Our next question comes from Carl Kirst with BMO Capital. Carl L. Kirst - BMO Capital Markets U.S.: I think most of the questions here have been asked, but maybe just a couple of cleanups. And first, just to clarify, the projected spending on Bluegrass, that anticipates the 50-50 structure? Or is that being showed more 100% at this point? Donald R. Chappel: It's in the 50%, Carl, but it's not in our guidance. It's only in the disclosure of projects that are beyond the guidance set of projects. Carl L. Kirst - BMO Capital Markets U.S.: Okay. And then lastly, if I could just clarify, and appreciate the extra information on Gulfstar. This is with respect to 2014 WPZ guidance. Is it possible to clarify -- maybe Gulfstar is the only major project of note, but is it possible to clarify of the reduction in 2014 segment guidance and -- so understanding this is segment, not the DCF, how much of that came from the collective shift of in-service dates?

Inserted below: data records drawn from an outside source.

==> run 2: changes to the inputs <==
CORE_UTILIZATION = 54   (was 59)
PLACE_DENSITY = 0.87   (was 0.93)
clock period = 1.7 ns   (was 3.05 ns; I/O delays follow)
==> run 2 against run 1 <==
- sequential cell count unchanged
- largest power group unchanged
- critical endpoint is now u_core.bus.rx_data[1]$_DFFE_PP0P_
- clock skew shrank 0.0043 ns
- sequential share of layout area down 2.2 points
<file path="config.mk">
export PLATFORM = sky130hd
export DESIGN_NAME = ble6_cfg_bank_loader
export DESIGN_NICKNAME = d
export VERILOG_FILES = /design/src/rtl/ble6_cfg_pkg.sv /design/src/rtl/ble6_cfg_pulse_timer.sv /design/src/rtl/ble6_cfg_bank_loader.sv
export SDC_FILE = /design/constraint.sdc
export NUM_CORES = 1
export LEC_CHECK = 0
export CAP_MARGIN = 20
export CORE_MARGIN = 2
export CORE_UTILIZATION = 49
export DETAILED_ROUTE_END_ITERATION = 10
export PLACE_DENSITY = 0.95
export SKIP_LAST_GASP = 1
export SLEW_MARGIN = 20
export SYNTH_ARGS = -nofsm -noshare
export SYNTH_HDL_FRONTEND = slang
export SYNTH_SLANG_ARGS = --single-unit
</file>
<file path="constraint.sdc">
create_clock -name clk -period 10.2 [get_ports clk]
set_input_delay 2.04 -clock clk [delete_from_list [all_inputs] [get_ports clk]]
set_output_delay 2.04 -clock clk [all_outputs]
set_load 0.1 [all_outputs]
</file>
[src/rtl/fft_frame_arbiter_if.sv]
`default_nettype none
// ============================================================================
// Module   : fft_frame_arbiter_if
// Purpose  : Bundle of the frame-source, FFT-pipeline and output-stream
//            signals of fft_frame_arbiter.
// Modports : slave  - arbiter view (sources/pipeline return in, grants/
//                     pipeline drive/labelled output stream out)
//            master - environment view (the opposite directions)
// Signals  : req0/req1, src{0,1}_{re,im}      frame sources
//            grant0/grant1                    per-source sample strobe
//            fft_en, fft_re, fft_im           pipeline input
//            fft_en_out, fft_out_re/_im       pipeline output
//            out_valid/_re/_im/_src/_last     labelled output stream
//            busy, err_orphan                 status
// Revision : 1.0 - initial release
// ============================================================================
interface fft_frame_arbiter_if #(
  parameter int WIDTH = 8
);
  logic             req0;
  logic             req1;
  logic [WIDTH-1:0] src0_re;
  logic [WIDTH-1:0] src0_im;
  logic [WIDTH-1:0] src1_re;
  logic [WIDTH-1:0] src1_im;
  logic             grant0;
  logic             grant1;
  logic             fft_en;
  logic [WIDTH-1:0] fft_re;
  logic [WIDTH-1:0] fft_im;
  logic             fft_en_out;
  logic [WIDTH-1:0] fft_out_re;
  logic [WIDTH-1:0] fft_out_im;
  logic             out_valid;
  logic [WIDTH-1:0] out_re;
  logic [WIDTH-1:0] out_im;
  logic             out_src;
  logic             out_last;
  logic             busy;
  logic             err_orphan;

  modport slave (
    input  req0, req1, src0_re, src0_im, src1_re, src1_im,
    input  fft_en_out, fft_out_re, fft_out_im,
    output grant0, grant1, fft_en, fft_re, fft_im,
    output out_valid, out_re, out_im, out_src, out_last, busy, err_orphan
  );

  modport master (
    output req0, req1, src0_re, src0_im, src1_re, src1_im,
    output fft_en_out, fft_out_re, fft_out_im,
    input  grant0, grant1, fft_en, fft_re, fft_im,
    input  out_valid, out_re, out_im, out_src, out_last, busy, err_orphan
  );
endinterface
`default_nettype wire

[src/rtl/fft_frame_arbiter.sv]
`default_nettype none
// ============================================================================
// Module   : fft_frame_arbiter
// Purpose  : Shares one sdf4 FFT pipeline stage between two frame sources.
//            Whole N-sample frames are granted round-robin as contiguous
//            bursts, each launched frame's source ID is queued in a tag
//            FIFO, and the pipeline output is re-labelled with source ID
//            and end-of-frame.
// Ports    : clk    - clock
//            rst_n  - synchronous active-low reset
//            bus    - fft_frame_arbiter_if.slave (sources, pipeline I/O,
//                     labelled output stream, busy, err_orphan)
// Params   : N (power of 2, >= 4), WIDTH, MAX_OUT (power of 2, >= 2),
//            GAP (>= 1)
// Revision : 1.0 - initial release
// ============================================================================
module fft_frame_arbiter #(
  parameter int N       = 64,
  parameter int WIDTH   = 8,
  parameter int MAX_OUT = 4,
  parameter int GAP     = 1
) (
  input  wire logic          clk,
  input  wire logic          rst_n,
  fft_frame_arbiter_if.slave bus
);

  localparam int CW = $clog2(N);
  localparam int GW = $clog2(GAP + 1);
  localparam int AW = $clog2(MAX_OUT);

  typedef enum logic [1:0] {
    S_IDLE = 2'd0,
    S_RUN  = 2'd1,
    S_GAP  = 2'd2
  } state_t;

  // ---------------- frame launch FSM ----------------
  state_t          state_q, state_d;
  logic [CW-1:0]   in_cnt_q, in_cnt_d;
  logic [GW-1:0]   gap_cnt_q, gap_cnt_d;
  logic            grant0_q, grant0_d;
  logic            grant1_q, grant1_d;
  logic            rr_q, rr_d;          // 0: source 0 preferred
  logic            w_win;               // ID of the source that would win now
  logic            w_push;

  // ---------------- tag FIFO ----------------
  logic [MAX_OUT-1:0] tag_q;
  logic [AW-1:0]      wr_ptr_q, rd_ptr_q;
  logic [AW:0]        occ_q;
  logic               w_full, w_empty, w_pop;

  // ---------------- datapath / output ----------------
  logic             fft_en_q;
  logic [WIDTH-1:0] fft_re_q, fft_im_q;
  logic             out_valid_q;
  logic [WIDTH-1:0] out_re_q, out_im_q;
  logic [CW-1:0]    out_cnt_q;
  logic             err_q;
  logic             w_out_last;

  // Grant decision deliberately uses registered occupancy: a pop in the
  // same cycle does not unblock a launch until the next cycle.
  assign w_full  = (occ_q == (AW+1)'(MAX_OUT));
  assign w_empty = (occ_q == '0);

  always_comb begin
    state_d   = state_q;
    in_cnt_d  = in_cnt_q;
    gap_cnt_d = gap_cnt_q;
    grant0_d  = grant0_q;
    grant1_d  = grant1_q;
    rr_d      = rr_q;
    w_push    = 1'b0;
    w_win     = (bus.req0 && bus.req1) ? rr_q : bus.req1;
    case (state_q)
      S_IDLE: begin
        if ((bus.req0 || bus.req1) && !w_full) begin
          state_d  = S_RUN;
          in_cnt_d = '0;
          grant0_d = ~w_win;
          grant1_d = w_win;
          rr_d     = ~w_win;
          w_push   = 1'b1;
        end
      end
      S_RUN: begin
        if (in_cnt_q == CW'(N - 1)) begin
          grant0_d  = 1'b0;
          grant1_d  = 1'b0;
          gap_cnt_d = '0;
          state_d   = S_GAP;
        end else begin
          in_cnt_d = in_cnt_q + 1'b1;
        end
      end
      S_GAP: begin
        if (gap_cnt_q == GW'(GAP - 1)) state_d = S_IDLE;
        else                           gap_cnt_d = gap_cnt_q + 1'b1;
      end
      default: state_d = S_IDLE;
    endcase
  end

  always_ff @(posedge clk) begin
    if (!rst_n) begin
      state_q   <= S_IDLE;
      in_cnt_q  <= '0;
      gap_cnt_q <= '0;
      grant0_q  <= 1'b0;
      grant1_q  <= 1'b0;
      rr_q      <= 1'b0;
    end else begin
      state_q   <= state_d;
      in_cnt_q  <= in_cnt_d;
      gap_cnt_q <= gap_cnt_d;
      grant0_q  <= grant0_d;
      grant1_q  <= grant1_d;
      rr_q      <= rr_d;
    end
  end

  // Pop on the last output sample; an orphan frame has nothing to pop.
  assign w_out_last = out_valid_q && (out_cnt_q == CW'(N - 1));
  assign w_pop      = w_out_last && !w_empty;

  always_ff @(posedge clk) begin
    if (!rst_n) begin
      tag_q    <= '0;
      wr_ptr_q <= '0;
      rd_ptr_q <= '0;
      occ_q    <= '0;
    end else begin
      if (w_push) begin
        tag_q[wr_ptr_q] <= w_win;
        wr_ptr_q        <= wr_ptr_q + 1'b1;
      end
      if (w_pop) rd_ptr_q <= rd_ptr_q + 1'b1;
      case ({w_push, w_pop})
        2'b10:   occ_q <= occ_q + 1'b1;
        2'b01:   occ_q <= occ_q - 1'b1;
        default: occ_q <= occ_q;
      endcase
    end
  end

  always_ff @(posedge clk) begin
    if (!rst_n) begin
      fft_en_q    <= 1'b0;
      fft_re_q    <= '0;
      fft_im_q    <= '0;
      out_valid_q <= 1'b0;
      out_re_q    <= '0;
      out_im_q    <= '0;
      out_cnt_q   <= '0;
      err_q       <= 1'b0;
    end else begin
      fft_en_q    <= grant0_q | grant1_q;
      fft_re_q    <= grant0_q ? bus.src0_re : (grant1_q ? bus.src1_re : '0);
      fft_im_q    <= grant0_q ? bus.src0_im : (grant1_q ? bus.src1_im : '0);
      out_valid_q <= bus.fft_en_out;
      out_re_q    <= bus.fft_out_re;
      out_im_q    <= bus.fft_out_im;
      if (out_valid_q) out_cnt_q <= out_cnt_q + 1'b1;
      if (bus.fft_en_out && w_empty) err_q <= 1'b1;
    end
  end

  assign bus.grant0     = grant0_q;
  assign bus.grant1     = grant1_q;
  assign bus.fft_en     = fft_en_q;
  assign bus.fft_re     = fft_re_q;
  assign bus.fft_im     = fft_im_q;
  assign bus.out_valid  = out_valid_q;
  assign bus.out_re     = out_re_q;
  assign bus.out_im     = out_im_q;
  assign bus.out_last   = w_out_last;
  assign bus.out_src    = (out_valid_q && !w_empty) ? tag_q[rd_ptr_q] : 1'b0;
  assign bus.busy       = (state_q != S_IDLE) || !w_empty;
  assign bus.err_orphan = err_q;

endmodule
`default_nettype wire

[src/flat_wrapper.sv]
// flat-port wrapper written by rule: the top's interface ports become plain ports
module fft_frame_arbiter_flat 
#(
  parameter int N       = 64,
  parameter int WIDTH   = 8,
  parameter int MAX_OUT = 4,
  parameter int GAP     = 1
)
  (clk, rst_n, bus_req0, bus_req1, bus_src0_re, bus_src0_im, bus_src1_re, bus_src1_im, bus_fft_en_out, bus_fft_out_re, bus_fft_out_im, bus_grant0, bus_grant1, bus_fft_en, bus_fft_re, bus_fft_im, bus_out_valid, bus_out_re, bus_out_im, bus_out_src, bus_out_last, bus_busy, bus_err_orphan);
  fft_frame_arbiter_if #(.WIDTH(WIDTH)) bus_i ();
  input  wire logic clk;
  input  wire logic rst_n;
  input wire logic [$bits(bus_i.req0)-1:0] bus_req0;
  input wire logic [$bits(bus_i.req1)-1:0] bus_req1;
  input wire logic [$bits(bus_i.src0_re)-1:0] bus_src0_re;
  input wire logic [$bits(bus_i.src0_im)-1:0] bus_src0_im;
  input wire logic [$bits(bus_i.src1_re)-1:0] bus_src1_re;
  input wire logic [$bits(bus_i.src1_im)-1:0] bus_src1_im;
  input wire logic [$bits(bus_i.fft_en_out)-1:0] bus_fft_en_out;
  input wire logic [$bits(bus_i.fft_out_re)-1:0] bus_fft_out_re;
  input wire logic [$bits(bus_i.fft_out_im)-1:0] bus_fft_out_im;
  output wire logic [$bits(bus_i.grant0)-1:0] bus_grant0;
  output wire logic [$bits(bus_i.grant1)-1:0] bus_grant1;
  output wire logic [$bits(bus_i.fft_en)-1:0] bus_fft_en;
  output wire logic [$bits(bus_i.fft_re)-1:0] bus_fft_re;
  output wire logic [$bits(bus_i.fft_im)-1:0] bus_fft_im;
  output wire logic [$bits(bus_i.out_valid)-1:0] bus_out_valid;
  output wire logic [$bits(bus_i.out_re)-1:0] bus_out_re;
  output wire logic [$bits(bus_i.out_im)-1:0] bus_out_im;
  output wire logic [$bits(bus_i.out_src)-1:0] bus_out_src;
  output wire logic [$bits(bus_i.out_last)-1:0] bus_out_last;
  output wire logic [$bits(bus_i.busy)-1:0] bus_busy;
  output wire logic [$bits(bus_i.err_orphan)-1:0] bus_err_orphan;
  assign bus_i.req0 = bus_req0;
  assign bus_i.req1 = bus_req1;
  assign bus_i.src0_re = bus_src0_re;
  assign bus_i.src0_im = bus_src0_im;
  assign bus_i.src1_re = bus_src1_re;
  assign bus_i.src1_im = bus_src1_im;
  assign bus_i.fft_en_out = bus_fft_en_out;
  assign bus_i.fft_out_re = bus_fft_out_re;
  assign bus_i.fft_out_im = bus_fft_out_im;
  assign bus_grant0 = bus_i.grant0;
  assign bus_grant1 = bus_i.grant1;
  assign bus_fft_en = bus_i.fft_en;
  assign bus_fft_re = bus_i.fft_re;
  assign bus_fft_im = bus_i.fft_im;
  assign bus_out_valid = bus_i.out_valid;
  assign bus_out_re = bus_i.out_re;
  assign bus_out_im = bus_i.out_im;
  assign bus_out_src = bus_i.out_src;
  assign bus_out_last = bus_i.out_last;
  assign bus_busy = bus_i.busy;
  assign bus_err_orphan = bus_i.err_orphan;
  fft_frame_arbiter #(.N(N), .WIDTH(WIDTH), .MAX_OUT(MAX_OUT), .GAP(GAP)) u_core (.clk(clk), .rst_n(rst_n), .bus(bus_i));
endmodule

I'm not sure I have that. This is Rory, I'm not sure I've got that. If I had to guess, I'd say it's around half of it. And then the other biggest driver would be the other item that I mentioned about going through a rate case and our reserve rate and just dealing with a little lower rate base. But the Gulfstar project is going extremely well. I was down there last week and looking at the hull. The project looks fantastic. It's, like a lot of these projects, very complex and we think it could be a couple of months' delay on there. So that's about half of that change for 2014. Carl L. Kirst - BMO Capital Markets U.S.: For 2014? Right.
Right. And then after that, of course there's no effect. There's no impact to any of the revenue streams coming off then.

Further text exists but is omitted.